Semantic Heterogeneity in Global Information System  The Role of Metadata, Context and Ontologies 

The concentration of this paper is about the approaches to tackle the semantic heterogeneity problem in the context of Global Information Systems (GIS). In the beginning, I didn't think it's so useful for me as a survey, because it looked normal and hardly got much. It was proved in the end, although some content mentioned in the paper is helpful for our research. Now let's take a close look at the survey paper.

1. In the beginning of this paper, the author defines the necessity of approaches to the semantic heterogeneity. The problem of semantic heterogeneity is defined as identification of semantically related objects in different databases and the resolution of schematic differences among them. The approaches brought up in the paper has the key objective to reduce the problem of knowing the contents and the structure of each of the huge number of information repositories to the significantly smaller problem of knowing the contents of the domain specific ontologies, which a user familiar with the domain is likely to know or easily understand. 

2. What is Metadata?

The basic idea of the paper is to construct metadata from the original Database, Metadata is data or information about data. In the paper, it's categorized as follows:

1. Content independent meta-data, doesn't depend on the content of the document with which it is associated such information as location, modification-data etc.
2. Content dependent metadata, something to deal with the content of the document it is associated, like the size of the document, number of rows etc. This category can be divided into smaller classes:
1. Direct content-based metadata: based directly on the content; examples include full-text indices, inverted tree, document vectors etc.
2. Content-descriptive metadata: describe the contents without direct utilization of the contents of the document. Furthermore, it could be divided into:
1. Domain independent metadata: capture information present in the document independent of the application or subject domain of the information. HTML document type definition is a good example in this category.
2. Domain specific metadata: described in a manner specific to the application or subject domain of information. Thus issues of vocabulary is important, because terms have to be chosen in a domain specific manner.

According to the paper, the domain specific metadata is more important to deal with the issues related to semantic heterogeneity, since it could capture information in a specific application or a domain. And it could be viewed as a vocabulary of terms for construction of more domain specific metadata descriptions. 

In the paper, two kinds of meta-data are introduced, including metadata contexts, and conceptual context. 

1. Metadata contexts mainly abstracts the representational details;
2. Conceptual contexts captures domain knowledge. Together with the structured data, the paper uses this metadata to capture the information content.

3. Constructing c-contexts from ontological terms. 

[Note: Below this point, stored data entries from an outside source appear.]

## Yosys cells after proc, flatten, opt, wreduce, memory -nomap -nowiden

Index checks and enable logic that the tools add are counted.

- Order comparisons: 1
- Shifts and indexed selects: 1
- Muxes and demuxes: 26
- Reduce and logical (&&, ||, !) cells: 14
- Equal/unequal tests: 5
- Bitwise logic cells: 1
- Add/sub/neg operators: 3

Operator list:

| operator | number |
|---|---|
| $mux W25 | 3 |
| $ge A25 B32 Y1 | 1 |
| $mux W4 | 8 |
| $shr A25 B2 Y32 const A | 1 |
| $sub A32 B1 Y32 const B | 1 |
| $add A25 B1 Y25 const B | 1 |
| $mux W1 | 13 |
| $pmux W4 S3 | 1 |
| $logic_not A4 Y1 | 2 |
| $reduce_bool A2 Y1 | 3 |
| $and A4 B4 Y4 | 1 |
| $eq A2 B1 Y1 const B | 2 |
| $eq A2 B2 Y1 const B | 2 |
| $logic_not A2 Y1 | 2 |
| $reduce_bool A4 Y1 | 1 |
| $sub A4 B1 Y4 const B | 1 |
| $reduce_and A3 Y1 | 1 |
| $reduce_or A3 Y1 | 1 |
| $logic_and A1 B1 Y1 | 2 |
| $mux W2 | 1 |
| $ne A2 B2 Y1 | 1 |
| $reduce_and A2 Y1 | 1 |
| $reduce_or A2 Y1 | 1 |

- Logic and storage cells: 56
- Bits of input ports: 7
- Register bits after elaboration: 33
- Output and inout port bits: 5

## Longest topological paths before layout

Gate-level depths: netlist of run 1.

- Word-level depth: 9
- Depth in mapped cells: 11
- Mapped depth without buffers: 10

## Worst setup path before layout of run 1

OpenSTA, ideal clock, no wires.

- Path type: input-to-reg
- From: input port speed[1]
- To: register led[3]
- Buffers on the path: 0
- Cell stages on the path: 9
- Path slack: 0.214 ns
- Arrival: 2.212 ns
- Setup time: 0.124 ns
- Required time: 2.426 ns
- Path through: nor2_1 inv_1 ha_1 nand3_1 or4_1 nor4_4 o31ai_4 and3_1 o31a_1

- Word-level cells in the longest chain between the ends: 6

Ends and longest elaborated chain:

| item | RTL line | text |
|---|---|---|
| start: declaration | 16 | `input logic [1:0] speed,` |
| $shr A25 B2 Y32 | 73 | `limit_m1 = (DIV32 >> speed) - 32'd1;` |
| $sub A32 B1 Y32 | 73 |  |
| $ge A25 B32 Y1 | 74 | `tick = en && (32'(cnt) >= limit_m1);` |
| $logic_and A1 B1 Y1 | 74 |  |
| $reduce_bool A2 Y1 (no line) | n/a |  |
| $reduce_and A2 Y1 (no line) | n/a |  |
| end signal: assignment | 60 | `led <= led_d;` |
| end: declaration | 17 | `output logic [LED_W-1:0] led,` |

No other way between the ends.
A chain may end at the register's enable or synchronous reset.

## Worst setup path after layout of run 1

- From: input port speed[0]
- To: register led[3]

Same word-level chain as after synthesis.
<file path="config.mk">
export PLATFORM = sky130hd
export DESIGN_NAME = daq_adc_reader
export DESIGN_NICKNAME = d
export VERILOG_FILES = /design/src/rtl/daq_adc_reader.sv
export SDC_FILE = /design/constraint.sdc
export NUM_CORES = 1
export LEC_CHECK = 0
export ABC_AREA = 1
export CAP_MARGIN = 0
export CORE_MARGIN = 3
export CORE_UTILIZATION = 51
export DETAILED_ROUTE_END_ITERATION = 12
export PLACE_DENSITY = 0.72
export SLEW_MARGIN = 10
export SYNTH_ARGS = -nofsm -noshare
export SYNTH_HDL_FRONTEND = slang
export SYNTH_SLANG_ARGS = --single-unit
</file>
<file path="constraint.sdc">
create_clock -name clk_i -period 4.9 [get_ports clk_i]
set_input_delay 0.49 -clock clk_i [delete_from_list [all_inputs] [get_ports clk_i]]
set_output_delay 0.49 -clock clk_i [all_outputs]
set_load 0.02 [all_outputs]
</file>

The method used in the paper is to use terms from domain specific ontologies as the vocabulary to characterize the information. In other words, the meta-data of a document could be represented as a vector of attribute-value pairs. Based on this definition, the mechanism of reasoning and manipulation is also discussed. In order to map contextual descriptions to the Database schema, a set of projection rules are defined and used. 

Finally, some issues about language and ontology in context representation are presented. 

1. About the value of context attributes:

Context here is a collection of contextual coordinates and their values. There are some basic requirements for the definition of these values. (1) declarative in nature helping to perform inferences on the context. (2) express the context as a collection of contextual coordinates, each describing a specific aspect of information present in the database or requested by a query, which is consistent with the representation of the c-context. (3) have primitives in the model world and ontology.

2. About the ontology: The scalability of the ontology is more concerned at this step. The paper tries to present two approaches to the combination of various ontologies. 
1. The common one 
1. build an extensive global ontology.
2. exploit the semanties of a single problem domain. 
2. Re-use of existing ontologies/classifications
1. combining different existing ontologies, but some problems should be noticed, like the overlap between different ontologies. 

4. Semantic interoperability using terminological relationships, like synonyms, hyponyms, hypernyms.

1. When discussing the synonyms to interoperate across ontologies, the paper used OBSERVER as an example. 

1. An architecture for interoperation is presented. It's mainly composed of query processor, ontology server, interontologies relationships manager (IRM) and ontologies. (This structure may be useful for our work. At least, we could make a comparison between it and our own architecture. In some sense, I don't think it could work very well, because the component IRM assumes too much work, and it's complex enough to intimidate any designer, although IRM helps a lot for the scalability of the whole procedure. )

2. Using hyponyms and hypernyms to interoperate across ontologies: this section seems very useful because it describes the problems we have in our project. In reality, hierarchical relationships like hypernyms, hyponyms are more common than synonym ones. The solution introduced by the paper is to substitute a non-translated term by the intersection of its immediate parents or the union of its immediate children. The point is that synonyms, hyponyms and hypernyms should be firstly identified inside and between the user and target ontologies.